Do you honestly think that if someone has threel $300 Comenity cards with a balance of $200 on each card (a total of $600 owing) is more important than the fact that the person owes $600 and has $30,000 in available credit?
John Ulzheimer, who worked for FICO, verified this. His comment was "FICO isn't stupid."
@CH-7-Mission-Accomplished wrote:
@DeeBee78 wrote:In addition to your overall utilization, there is also the per-account utilization you need to be concerned about. Every single one of those accounts reporting greater than 30% utilization is dragging your score down. Individual utilization comes first, overall comes second.
Get those accounts below 30% and you should see some score improvements.
This is not true.

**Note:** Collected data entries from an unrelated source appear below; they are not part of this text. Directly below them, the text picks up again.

## src/rtl/burst_line_adaptor_pkg.sv

```systemverilog
// Shared types and default geometry for the cache-line to memory-burst adaptor.
// Per-instance geometry is derived from the top-level parameters.
package burst_line_adaptor_pkg;

    typedef enum logic [1:0] {
        IDLE  = 2'd0,
        READ  = 2'd1,
        WRITE = 2'd2,
        DONE  = 2'd3
    } state_t;

    localparam int DEF_LINE_W  = 256;
    localparam int DEF_BURST_W = 64;
    localparam int DEF_ADDR_W  = 32;

    localparam int BEATS      = DEF_LINE_W / DEF_BURST_W;
    localparam int IDX_W      = $clog2(BEATS);
    localparam int LINE_OFS_W = $clog2(DEF_LINE_W / 8);
    localparam int BEAT_OFS_W = $clog2(DEF_BURST_W / 8);

endpackage

```

## src/rtl/burst_line_adaptor_beat_sequencer.sv

```systemverilog
// Beat counter and slot index generator for one line transfer.
// With WRAP_BURST_EN defined the index starts at the critical slot and wraps.
module beat_sequencer #(
    parameter int BEATS = 4,
    parameter int IDX_W = 2
) (
    input  logic             clk,
    input  logic             reset_n,
    input  logic             clear,
    input  logic             advance,
    input  logic [IDX_W-1:0] offset,
    output logic [IDX_W-1:0] idx,
    output logic             last
);

    logic [IDX_W-1:0] cnt;
    logic [IDX_W-1:0] start;

`ifdef WRAP_BURST_EN
    assign start = offset;
`else
    logic unused_offset;
    assign start         = '0;
    assign unused_offset = ^offset;
`endif

    always_ff @(posedge clk or negedge reset_n) begin
        if (!reset_n) begin
            cnt <= '0;
        end else if (clear) begin
            cnt <= '0;
        end else if (advance) begin
            cnt <= cnt + IDX_W'(1);
        end
    end

    // BEATS is a power of two, so the natural IDX_W-bit overflow is the wrap.
    assign idx  = start + cnt;
    assign last = (cnt == IDX_W'(BEATS - 1));

endmodule

```

## src/rtl/burst_line_adaptor.sv

```systemverilog
// Adapts full-line cache requests to BURST_W-wide memory beats.
// Define WRAP_BURST_EN for critical-beat-first wrap ordering.
module burst_line_adaptor
    import burst_line_adaptor_pkg::*;
#(
    parameter int LINE_W  = DEF_LINE_W,
    parameter int BURST_W = DEF_BURST_W,
    parameter int ADDR_W  = DEF_ADDR_W
) (
    input  logic               clk,
    input  logic               reset_n,
    input  logic [LINE_W-1:0]  line_i,
    output logic [LINE_W-1:0]  line_o,
    input  logic [ADDR_W-1:0]  address_i,
    input  logic               read_i,
    input  logic               write_i,
    output logic               resp_o,
    input  logic [BURST_W-1:0] burst_i,
    output logic [BURST_W-1:0] burst_o,
    output logic [ADDR_W-1:0]  address_o,
    output logic               read_o,
    output logic               write_o,
    input  logic               resp_i,
    output logic [1:0]         fsm_state
);

    localparam int L_BEATS      = LINE_W / BURST_W;
    localparam int L_IDX_W      = $clog2(L_BEATS);
    localparam int L_LINE_OFS_W = $clog2(LINE_W / 8);
    localparam int L_BEAT_OFS_W = $clog2(BURST_W / 8);

    state_t              state;
    state_t              state_n;
    logic [ADDR_W-1:0]   addr_q;
    logic [LINE_W-1:0]   line_q;
    logic [L_IDX_W-1:0]  idx;
    logic                last;
    logic                accept;
    logic                beat;
    logic                unused_addr_bits;

    assign accept = (state == IDLE) && (read_i || write_i);
    assign beat   = ((state == READ) || (state == WRITE)) && resp_i;

    beat_sequencer #(
        .BEATS (L_BEATS),
        .IDX_W (L_IDX_W)
    ) u_seq (
        .clk     (clk),
        .reset_n (reset_n),
        .clear   (accept),
        .advance (beat),
        .offset  (addr_q[L_LINE_OFS_W-1:L_BEAT_OFS_W]),
        .idx     (idx),
        .last    (last)
    );

    always_ff @(posedge clk or negedge reset_n) begin
        if (!reset_n) begin
            state <= IDLE;
        end else begin
            state <= state_n;
        end
    end

    // All memory-side strobes are pure state decodes, so they drop with reset_n.
    always_comb begin
        state_n = state;
        read_o  = 1'b0;
        write_o = 1'b0;
        resp_o  = 1'b0;
        burst_o = '0;
        case (state)
            IDLE: begin
                if (read_i) begin
                    state_n = READ;
                end else if (write_i) begin
                    state_n = WRITE;
                end
            end
            READ: begin
                read_o = 1'b1;
                if (resp_i && last) begin
                    state_n = DONE;
                end
            end
            WRITE: begin
                write_o = 1'b1;
                burst_o = line_q[int'(idx) * BURST_W +: BURST_W];
                if (resp_i && last) begin
                    state_n = DONE;
                end
            end
            DONE: begin
                resp_o  = 1'b1;
                state_n = IDLE;
            end
            default: begin
                state_n = IDLE;
            end
        endcase
    end

    always_ff @(posedge clk or negedge reset_n) begin
        if (!reset_n) begin
            addr_q <= '0;
            line_q <= '0;
            line_o <= '0;
        end else begin
            if (accept) begin
                addr_q <= address_i;
                if (!read_i) begin
                    line_q <= line_i;
                end
            end
            if ((state == READ) && resp_i) begin
                line_o[int'(idx) * BURST_W +: BURST_W] <= burst_i;
            end
        end
    end

`ifdef WRAP_BURST_EN
    assign address_o = {addr_q[ADDR_W-1:L_BEAT_OFS_W], {L_BEAT_OFS_W{1'b0}}};
`else
    assign address_o = {addr_q[ADDR_W-1:L_LINE_OFS_W], {L_LINE_OFS_W{1'b0}}};
`endif

    // Byte offset within a beat never reaches memory in either ordering mode.
    assign unused_addr_bits = ^addr_q[L_BEAT_OFS_W-1:0];
    assign fsm_state        = state;

endmodule

```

Overall utilization is the important number. Individual utilization does not matter unless a cardis at or over 90%. This is an urban myth.
Do you honestly think that if someone has threel $300 Comenity cards with a balance of $200 on each card (a total of $600 owing) is more important than the fact that the person owes $600 and has $30,000 in available credit?
John Ulzheimer, who worked for FICO, verified this. His comment was "FICO isn't stupid."
From Creditcards.com:
To more accurately gauge your risk of nonpayment, the widely used FICO scoring model not only looks at overall debt in comparison to total credit limits, "the scoring formula also looks at utilization on the individual cards that make up the overall utilization percentage," says Barry Paperno, consumer operations manager at myFICO.com.
Please don't say individal utilization doesn't matter, because it absolutely does.
@CH-7-Mission-Accomplished wrote:
@DeeBee78 wrote:In addition to your overall utilization, there is also the per-account utilization you need to be concerned about. Every single one of those accounts reporting greater than 30% utilization is dragging your score down. Individual utilization comes first, overall comes second.
Get those accounts below 30% and you should see some score improvements.
This is not true. Overall utilization is the important number. Individual utilization does not matter unless a cardis at or over 90%. This is an urban myth.
Do you honestly think that if someone has threel $300 Comenity cards with a balance of $200 on each card (a total of $600 owing) is more important than the fact that the person owes $600 and has $30,000 in available credit?
John Ulzheimer, who worked for FICO, verified this. His comment was "FICO isn't stupid."
With all due respect, your example is extremely atypical, and not at all representative of an average consumer, nor is it at all similar to the OP's situation. You most certainly do lose points when a card goes over 50-60% - not a lot, and it will vary by CRA, but there are likely some points there for the OP to gain by getting those individual UTI's lowered. It certainly will not HURT him to lower those balances first....
As for the "FICO isn't stupid" comment... well, it doesn't seem to be smart enough to figure out that someone that PIF all his accounts is NOT a worse credit risk than some who leaves a small balance on one card - yet it scores them that way.